### Assignment
For the entries below, say how many lines include the word "usage" and add nothing else.
--------
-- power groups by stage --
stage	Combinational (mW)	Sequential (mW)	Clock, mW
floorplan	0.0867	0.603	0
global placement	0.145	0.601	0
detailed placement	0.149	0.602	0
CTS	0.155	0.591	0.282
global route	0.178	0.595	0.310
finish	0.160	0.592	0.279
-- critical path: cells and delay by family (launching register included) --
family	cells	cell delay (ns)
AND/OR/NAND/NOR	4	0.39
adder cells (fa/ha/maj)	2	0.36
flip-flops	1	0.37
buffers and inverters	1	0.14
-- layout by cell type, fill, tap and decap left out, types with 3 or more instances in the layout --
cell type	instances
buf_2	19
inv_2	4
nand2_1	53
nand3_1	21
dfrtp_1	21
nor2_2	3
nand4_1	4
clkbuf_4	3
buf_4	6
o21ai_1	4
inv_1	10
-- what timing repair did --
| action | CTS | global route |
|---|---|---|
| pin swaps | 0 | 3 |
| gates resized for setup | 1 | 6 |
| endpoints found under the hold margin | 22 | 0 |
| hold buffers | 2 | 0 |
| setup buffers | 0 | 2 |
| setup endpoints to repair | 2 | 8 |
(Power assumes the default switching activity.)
File: config.mk
export PLATFORM = sky130hd
export DESIGN_NAME = mfm_pulse_enc
export DESIGN_NICKNAME = d
export VERILOG_FILES = /design/src/rtl/floppy_pkg.sv /design/src/rtl/mfm_cell_timer.sv /design/src/rtl/mfm_pulse_enc.sv
export SDC_FILE = /design/constraint.sdc
export NUM_CORES = 1
export LEC_CHECK = 0
export CAP_MARGIN = 20
export CORE_UTILIZATION = 40
export CTS_CLUSTER_SIZE = 12
export DETAILED_ROUTE_END_ITERATION = 10
export GPL_ROUTABILITY_DRIVEN = 0
export PLACE_DENSITY = 0.7
export SYNTH_ARGS = -nofsm -noshare
export SYNTH_HDL_FRONTEND = slang
export SYNTH_SLANG_ARGS = --single-unit
File: constraint.sdc
create_clock -name clk -period 5.61 [get_ports clk]
set_input_delay 1.122 -clock clk [delete_from_list [all_inputs] [get_ports clk]]
set_output_delay 1.122 -clock clk [all_outputs]
set_load 0.02 [all_outputs]
File: src/rtl/floppy_pkg.sv
// floppy_pkg: shared MFM constants, types and the byte-to-cell encoder
package floppy_pkg;
  localparam logic [7:0] GAP_BYTE = 8'h4E;
  localparam logic [7:0] SYNC_BYTE = 8'hA1;
  localparam int SYNC_CLK_IDX = 5;
  typedef logic [15:0] mfm_word_t;
  typedef enum logic {IDLE, SHIFT} enc_state_e;
  function automatic mfm_word_t mfm_encode(input logic [7:0] d, input logic sync, input logic prev);
    mfm_word_t w;
    logic p;
    w = '0;
    p = prev;
    for (int i = 0; i < 8; i++) begin
      w[15-2*i] = !d[7-i] && !p && !(sync && i == SYNC_CLK_IDX);
      w[14-2*i] = d[7-i];
      p = d[7-i];
    end
    return w;
  endfunction
endpackage

File: src/rtl/mfm_cell_timer.sv
// mfm_cell_timer: clock counter within a cell and cell index within a byte
module mfm_cell_timer #(
  parameter int HALF_CYC = 50,
  parameter int CW = $clog2(HALF_CYC)
) (
  input  logic          clk,
  input  logic          rst_n,
  input  logic          run_i,
  output logic [CW-1:0] cnt_nxt_o,
  output logic [3:0]    idx_nxt_o,
  output logic          last_o
);
  localparam logic [CW-1:0] CNT_MAX = CW'(HALF_CYC - 1);
  logic [CW-1:0] cnt_q, cnt_d;
  logic [3:0] idx_q, idx_d;
  logic wrap;
  // counters rest at zero when idle; the cell index wraps 15->0 so bytes chain with no gap
  always_comb begin
    wrap = run_i && cnt_q == CNT_MAX;
    last_o = wrap && idx_q == 4'd15;
    cnt_d = (!run_i || wrap) ? '0 : cnt_q + 1'b1;
    idx_d = !run_i ? '0 : idx_q + {3'd0, wrap};
  end
  // counter registers
  always_ff @(posedge clk or negedge rst_n) begin
    if (!rst_n) begin
      cnt_q <= '0;
      idx_q <= '0;
    end else begin
      cnt_q <= cnt_d;
      idx_q <= idx_d;
    end
  end
  assign cnt_nxt_o = cnt_d;
  assign idx_nxt_o = idx_d;
endmodule
**config.mk**
```make
export PLATFORM = sky130hd
export DESIGN_NAME = instr_sequencer
export DESIGN_NICKNAME = d
export VERILOG_FILES = /design/src/rtl/instr_seq_pkg.sv /design/src/rtl/instr_sequencer_prog_mem.sv /design/src/rtl/instr_sequencer.sv
export SDC_FILE = /design/constraint.sdc
export NUM_CORES = 1
export LEC_CHECK = 0
export ABC_CLOCK_PERIOD_IN_PS = 7250
export BUFFER_PORTS_ARGS = -buffer_cell sky130_fd_sc_hd__buf_2
export CORE_MARGIN = 2
export CORE_UTILIZATION = 58
export DETAILED_ROUTE_END_ITERATION = 16
export GPL_TIMING_DRIVEN = 1
export PLACE_DENSITY_LB_ADDON = 0.25
export SKIP_CTS_REPAIR_TIMING = 1
export SLEW_MARGIN = 20
export SYNTH_ARGS = -nofsm -noshare
export SYNTH_HDL_FRONTEND = slang
export SYNTH_SLANG_ARGS = --single-unit
```
**constraint.sdc**
```tcl
create_clock -name clk -period 7.25 [get_ports clk]
set_input_delay 1.45 -clock clk [delete_from_list [all_inputs] [get_ports clk]]
set_output_delay 1.45 -clock clk [all_outputs]
set_load 0.02 [all_outputs]
```
**src/rtl/instr_seq_pkg.sv**
```systemverilog
// Shared definitions for the instruction sequencer.
// Holds the FSM state encoding and the opcode field layout. The sequencer
// needs the opcode only to recognise mvi, which carries an immediate word.
package instr_seq_pkg;

  typedef enum logic [2:0] {
    S_IDLE,
    S_ISSUE,
    S_WAIT,
    S_FINISH,
    S_ERROR
  } seq_state_t;

  // Opcode field position within an instruction word
  localparam int unsigned OP_MSB = 8;
  localparam int unsigned OP_LSB = 6;

  // mvi is the only opcode that is followed by an immediate word
  localparam logic [OP_MSB-OP_LSB:0] OP_MVI = 3'b001;

endpackage

```
**src/rtl/instr_sequencer_prog_mem.sv**
```systemverilog
// Program memory for the instruction sequencer.
// DEPTH x WORD register array with a synchronous write port and an
// asynchronous (combinational) read port. Contents are not reset.
// Ports:
//   clk    - write clock
//   we     - write enable (gated by the caller)
//   waddr  - write address
//   wdata  - write data
//   raddr  - read address
//   rdata  - read data, combinational from raddr
module prog_mem #(
  parameter int unsigned WORD  = 16,
  parameter int unsigned DEPTH = 16,
  parameter int unsigned AW    = 4
) (
  input  logic            clk,
  input  logic            we,
  input  logic [AW-1:0]   waddr,
  input  logic [WORD-1:0] wdata,
  input  logic [AW-1:0]   raddr,
  output logic [WORD-1:0] rdata
);

  logic [WORD-1:0] mem [DEPTH];

  always_ff @(posedge clk) begin
    if (we) begin
      mem[waddr] <= wdata;
    end
  end

  assign rdata = mem[raddr];

endmodule

```
**src/rtl/instr_sequencer.sv**
```systemverilog
// Instruction sequencer: upstream feeder for the 16-bit bus processor.
// Walks a program counter through a loadable program memory, presents each
// instruction on the processor's Din with a one-cycle run pulse, then waits
// for done. For mvi the immediate word (next address, wrapping) is presented
// during the wait. A watchdog flags a processor that never answers.
// Ports:
//   clk, resetn          - clock, asynchronous active-low reset
//   prog_we/addr/data    - program memory write port (ignored while busy)
//   prog_len             - number of valid words, sampled on start
//   start                - begin execution at address 0
//   abort                - return to IDLE from any state (highest priority)
//   cpu_done             - processor done
//   cpu_din, cpu_run     - word and run strobe to the processor
//   busy                 - in ISSUE or WAIT
//   finished, error      - program complete / watchdog expired (sticky)
//   pc                   - current program counter
module instr_sequencer
  import instr_seq_pkg::*;
#(
  parameter int unsigned WORD    = 16,
  parameter int unsigned DEPTH   = 16,
  parameter int unsigned AW      = 4,
  parameter int unsigned TIMEOUT = 15
) (
  input  logic            clk,
  input  logic            resetn,
  input  logic            prog_we,
  input  logic [AW-1:0]   prog_addr,
  input  logic [WORD-1:0] prog_data,
  input  logic [AW:0]     prog_len,
  input  logic            start,
  input  logic            abort,
  input  logic            cpu_done,
  output logic [WORD-1:0] cpu_din,
  output logic            cpu_run,
  output logic            busy,
  output logic            finished,
  output logic            error,
  output logic [AW-1:0]   pc
);

  localparam logic [7:0] WD_LAST = 8'(TIMEOUT - 1);

  seq_state_t      state_q, state_d;
  logic [AW-1:0]   pc_q, pc_d;
  logic [AW:0]     len_q, len_d;
  logic [7:0]      wd_q, wd_d;
  logic            is_mvi_q, is_mvi_d;

  logic [AW-1:0]   rd_addr;
  logic [WORD-1:0] rd_data;
  logic [AW:0]     pc_next;
  logic            mem_we;

  // Writes are accepted whenever the sequencer is not executing
  assign mem_we = prog_we && !busy;

  // Single read port: the immediate address wraps naturally in AW bits
  assign rd_addr = (state_q == S_WAIT && is_mvi_q) ? pc_q + AW'(1) : pc_q;

  prog_mem #(
    .WORD (WORD),
    .DEPTH(DEPTH),
    .AW   (AW)
  ) u_prog_mem (
    .clk  (clk),
    .we   (mem_we),
    .waddr(prog_addr),
    .wdata(prog_data),
    .raddr(rd_addr),
    .rdata(rd_data)
  );

  // Computed one bit wider so a step past the last entry never wraps
  assign pc_next = {1'b0, pc_q} + (is_mvi_q ? (AW+1)'(2) : (AW+1)'(1));

  always_ff @(posedge clk or negedge resetn) begin
    if (!resetn) begin
      state_q  <= S_IDLE;
      pc_q     <= '0;
      len_q    <= '0;
      wd_q     <= '0;
      is_mvi_q <= 1'b0;
    end else begin
      state_q  <= state_d;
      pc_q     <= pc_d;
      len_q    <= len_d;
      wd_q     <= wd_d;
      is_mvi_q <= is_mvi_d;
    end
  end

  always_comb begin
    state_d  = state_q;
    pc_d     = pc_q;
    len_d    = len_q;
    wd_d     = wd_q;
    is_mvi_d = is_mvi_q;

    unique case (state_q)
      S_IDLE, S_FINISH: begin
        if (start) begin
          pc_d = '0;
          if (prog_len != '0) begin
            len_d   = prog_len;
            state_d = S_ISSUE;
          end else begin
            state_d = S_FINISH;
          end
        end
      end
      S_ISSUE: begin
        is_mvi_d = (rd_data[OP_MSB:OP_LSB] == OP_MVI);
        wd_d     = '0;
        state_d  = S_WAIT;
      end
      S_WAIT: begin
        wd_d = wd_q + 8'd1;
        // done beats a simultaneous watchdog expiry
        if (cpu_done) begin
          if (pc_next >= len_q) begin
            state_d = S_FINISH;
          end else begin
            pc_d    = pc_next[AW-1:0];
            state_d = S_ISSUE;
          end
        end else if (wd_q == WD_LAST) begin
          state_d = S_ERROR;
        end
      end
      S_ERROR: begin
        state_d = S_ERROR;
      end
      default: begin
        state_d = S_IDLE;
      end
    endcase

    if (abort) begin
      state_d = S_IDLE;
      pc_d    = '0;
    end
  end

  // finished/error are sticky by virtue of living in their own states
  assign cpu_run  = (state_q == S_ISSUE);
  assign busy     = (state_q == S_ISSUE) || (state_q == S_WAIT);
  assign finished = (state_q == S_FINISH);
  assign error    = (state_q == S_ERROR);
  assign pc       = pc_q;
  assign cpu_din  = busy ? rd_data : '0;

endmodule

```
==> results list <==
- Relative to the synthesized area, the layout overhead comes to 13.56%.
- Biggest area contributors in the synthesized netlist: sky130_fd_sc_hd__edfxtp_1, sky130_fd_sc_hd__mux4_2, sky130_fd_sc_hd__dfrtp_1, sky130_fd_sc_hd__mux2i_1, sky130_fd_sc_hd__nor4_1
* Multiplexer area fraction after synthesis: 0.1547
- Final count of negative-setup-slack endpoints: 0
* Clock Power Share: 0.374
- Of the synthesized area, sequential elements account for 0.6899.
- Final hold violation count: 0
- CORE AREA: a little over 20000 µm²
* Shortest period the worst path allows: between 5000 and 6000 ps
- Overall die area: approximately 22000 µm²
- Final weighted congestion in routability-driven placement: about 0.85
- Pre-Repair DR Iteration Count: 5
- The min-delay analysis places its worst path in the category register to register.
* Internal cell power: approximately 3 mW
- Maximum fanout count along the critical path: 44
* Final period utilization: 0.7588
* Number of distinct library cells after synthesis: 60
- In the final layout, the share of cells above drive strength 1 is 0.2730.
* CTS tree: built
- The mapped netlist covers approximately 12000 µm².
- Reg power frac: 0.464
- The initial utilization of the core area, before any placement, comes to 0.5903.
- Clock buffer depth: 3
- In this run the count of I/O pins placed on the die edge is between 50 and 60.
* Via count of the routed design: ~6.7k
* Clock tree root driver cell: sky130_fd_sc_hd__clkbuf_16
- Count of synthesis-stage warnings from yosys: 0
- Maxcap violations: 0
- Final slew viol count: 0
- For this run, the post-layout net count is approximately 800.
- For this block, the initial DRC count from the detailed router was around 730.
* Wire length of the first global-routing pass: 40.21 mm
- Net count after synthesis: 728
- For the worst-skew pair, the clock arrives at the later sink with an insertion delay of 570 ps.
- VDD sags by at most 0.0002340 V.
- Clock skew on the completed layout was measured at 44.19 ps.
* Startpoint type of the worst setup path: register
- Setup repair after global routing left no endpoint under its margin.
- Number of sinks on the clock net: roughly 280
- Leftover overflow at the end of global routing: 0
- Switching share of power: 0.2625
- Pin count of the biggest net entering global routing: 45
- At the worst endpoint, the arrival time is roughly 4100 ps.
- Horizontal die dimension: between 100 and 150 µm
* Post-DR wirelength/cell: 25.19 µm
* Net switching power: approximately 1.0 mW
* Top-area cell type share of the netlist area: 0.6457
- In the final timing run, aggregate negative setup slack is 0 ps.
- Synthesized instance count: about 690
- Vert. Die Dim: ~150 µm
- Clock tree synthesis inserted a total of 28 buffers.
- During placement, the flow inserted port buffers numbering 54.
- Filler cell count in the final layout: about 1.3k
- Vias in the first global route: ~6.9k
- PnR Total Power: 3.992 mW
- STA puts the critical path data required time at between 5000 and 6000 ps.
- Least-Margin Pin Slew: ~900 ps
- Clock-pin slew was measured on the worst setup and hold paths at roughly 60 ps.
* Worst setup EP type: output pin
- Derived from the worst setup path, the maximum achievable clock frequency is 181.8 MHz.
* Average cell area after synthesis: 17.35 µm²
- Overall global routing resource usage: 0.2486
* Gate power share: 0.162
- Highest layer used for signal routing: met4
- The floorplan has 52 rows.
- Static leakage: between 4 and 5 nW
* Area fraction in compound gates after synthesis: 0.03153
- The detail route stage leaves a number of antenna-violating nets equal to 0.
* Sum of routed wire segments on met1: 10.74 mm
- Xor and xnor fraction of the mapped netlist area: 0.003573
* Pwr/cell area: around 300 nW/µm²
- Total inserted antenna cells: 0
- Dominant synthesized flop cell: sky130_fd_sc_hd__edfxtp_1
- Antenna violations before repair: 0
* Library cell occupying the most area in the post-synthesis netlist: sky130_fd_sc_hd__edfxtp_1
- After synthesis, the largest family of logic cells by area is multiplexers.
- Summed over all nets, wire length on met3 after detailed routing comes to about 2.1 mm.
* Highest-count cells in the layout ignoring fill and taps: sky130_fd_sc_hd__edfxtp_1, sky130_fd_sc_hd__mux4_2, sky130_fd_sc_hd__buf_2
- Dividing the detail-routed via count by the number of cells gives 6.434.
- The routed design uses 12.83 mm of met2 wire.
- In this run, synthesis inferred around 260 flip-flops with an integrated enable.
* H-tree level count: 1
- Of the total synthesized cell area, the portion taken by full adders, half adders and majority gates is 0.01219.
- Worst max-slew margin expressed relative to the limit: 0.3992
* Overall routed net length: about 26 mm
- Of the total synthesized cell area, the portion taken by AND, OR, NAND and NOR gates is 0.08723.
- Of all flip-flops after synthesis, the portion carrying an async set or reset was 0.07581.
* Category of the critical setup timing path: register to output pin
- The library cell used most frequently in the layout, excluding fill and tap cells, is sky130_fd_sc_hd__edfxtp_1.
* Synthesis-stage register bit count: 277
* DP HPWL: approximately 16 mm
- The run finished with clean final reports.
- DR DRC count: 0
-- worst paths after layout --
check / slack (ps) / from / end / depth (start not counted)
max in group asynchronous: 6040 / resetn / pc[3] / 1
worst min-delay path: 490 / wd_q[3] / wd_q[3] / 1
worst max register to register: 3900 / state_q[2] / is_mvi_q / 8
min in group asynchronous: 840 / resetn / len_q[0] / 1
worst max-delay path: 1750 / state_q[2] / cpu_din[11] / 8
worst min register to register: 490 / wd_q[3] / wd_q[3] / 1
-- area by class of cell --
cell class	count	area [µm²]	area share
timing repair buffer	74	420.4	0.03110
inverter	10	37.54	0.002776
tap	270	337.8	0.02499
multi-input combinational	360	3545	0.2622
clock buffer	34	723.2	0.05349
sequential	277	8213	0.6075
clock inverter	18	242.7	0.01795
-- sequential cells by signal, summed over array words and instances, names as in the netlist --
name and count:
is_mvi_q 1, u_prog_mem.mem 256, len_q 5, pc 4
wd_q 8, state_q 3
-- synthesized netlist by cell type, types with 2 or more instances --
library cell               instances
sky130_fd_sc_hd__a21o_1            5
sky130_fd_sc_hd__a21oi_1           4
sky130_fd_sc_hd__a311oi_1          2
sky130_fd_sc_hd__a31o_2            2
sky130_fd_sc_hd__a32o_1            2
sky130_fd_sc_hd__and2_1            6
sky130_fd_sc_hd__and3_1            3
sky130_fd_sc_hd__buf_2            22
sky130_fd_sc_hd__buf_4             4
sky130_fd_sc_hd__buf_6             3
sky130_fd_sc_hd__clkbuf_1          9
sky130_fd_sc_hd__dfrtp_1          21
sky130_fd_sc_hd__edfxtp_1        256
sky130_fd_sc_hd__ha_1             10
sky130_fd_sc_hd__inv_1            10
sky130_fd_sc_hd__mux2_2            4
sky130_fd_sc_hd__mux2i_1          40
sky130_fd_sc_hd__mux4_2           62
sky130_fd_sc_hd__nand2_1          23
sky130_fd_sc_hd__nand2b_1          9
sky130_fd_sc_hd__nand3_1          12
sky130_fd_sc_hd__nor2_1           33
sky130_fd_sc_hd__nor2b_1          18
sky130_fd_sc_hd__nor3_1           20
sky130_fd_sc_hd__nor3b_1           2
sky130_fd_sc_hd__nor4_1           32
sky130_fd_sc_hd__nor4b_1           9
sky130_fd_sc_hd__o211ai_1          2
sky130_fd_sc_hd__o21ai_0          15
sky130_fd_sc_hd__o22ai_1          13
sky130_fd_sc_hd__or4_1             3
sky130_fd_sc_hd__xor2_1            2
-- per-layer routing --
layer / vias to the layer above / global-route usage
li1: 2914 / -
met1: 3452 / 0.3537
met2: 298 / 0.4044
met3: 47 / 0.04503
met4: 0 / 0.06827
met5: - / 0
-- power groups by stage --
stage | Sequential, mW | Combinational, mW | Clock [mW]
floorplan | 1.86 | 0.447 | 0
global placement | 1.88 | 0.623 | 0
detailed placement | 1.88 | 0.644 | 0
CTS | 1.85 | 0.650 | 1.51
global route | 1.86 | 0.706 | 1.57
finish | 1.85 | 0.647 | 1.49
-- stage by stage --
step / worst slack (ps) / hold WS [ps] / instance area, µm² / std cells / utilization
4_1_cts: 1704 / 493.4 / 13520 / 1043 / 0.6703
5_1_grt: 1467 / 532.2 / 13520 / 1043 / 0.6703
2_1_floorplan: 3259 / 448.2 / 11910 / 686 / -
6_report: 1748 / 492.2 / 13520 / 1043 / 0.6703
3_3_place_gp: 2392 / 469.0 / 12530 / 991 / 0.6214
3_5_place_dp: 2272 / 482.9 / 12550 / 991 / 0.6224
-- cells by family (layout without fill, tap and decap cells) --
logic type | after synthesis | after routing
AOI/OAI and AO/OA | 56 | 56
xor gates and xnor gates | 4 | 4
adders and majority gates | 11 | 11
buffers and inverters | 49 | 136
DFF | 277 | 277
muxes | 106 | 106
and+or+nand+nor | 183 | 183
-- critical path: stages, from the launching register on --
cell and delay [ps]:
sky130_fd_sc_hd__dfrtp_1 490, sky130_fd_sc_hd__nand4bb_2 600, sky130_fd_sc_hd__buf_4 410, sky130_fd_sc_hd__mux2i_4 390, sky130_fd_sc_hd__buf_4 590, sky130_fd_sc_hd__mux4_2 330
sky130_fd_sc_hd__mux2i_1 80, sky130_fd_sc_hd__o22ai_1 340, sky130_fd_sc_hd__buf_2 250
Power figures use the tool's default switching activity.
--------
### Finished exercise
2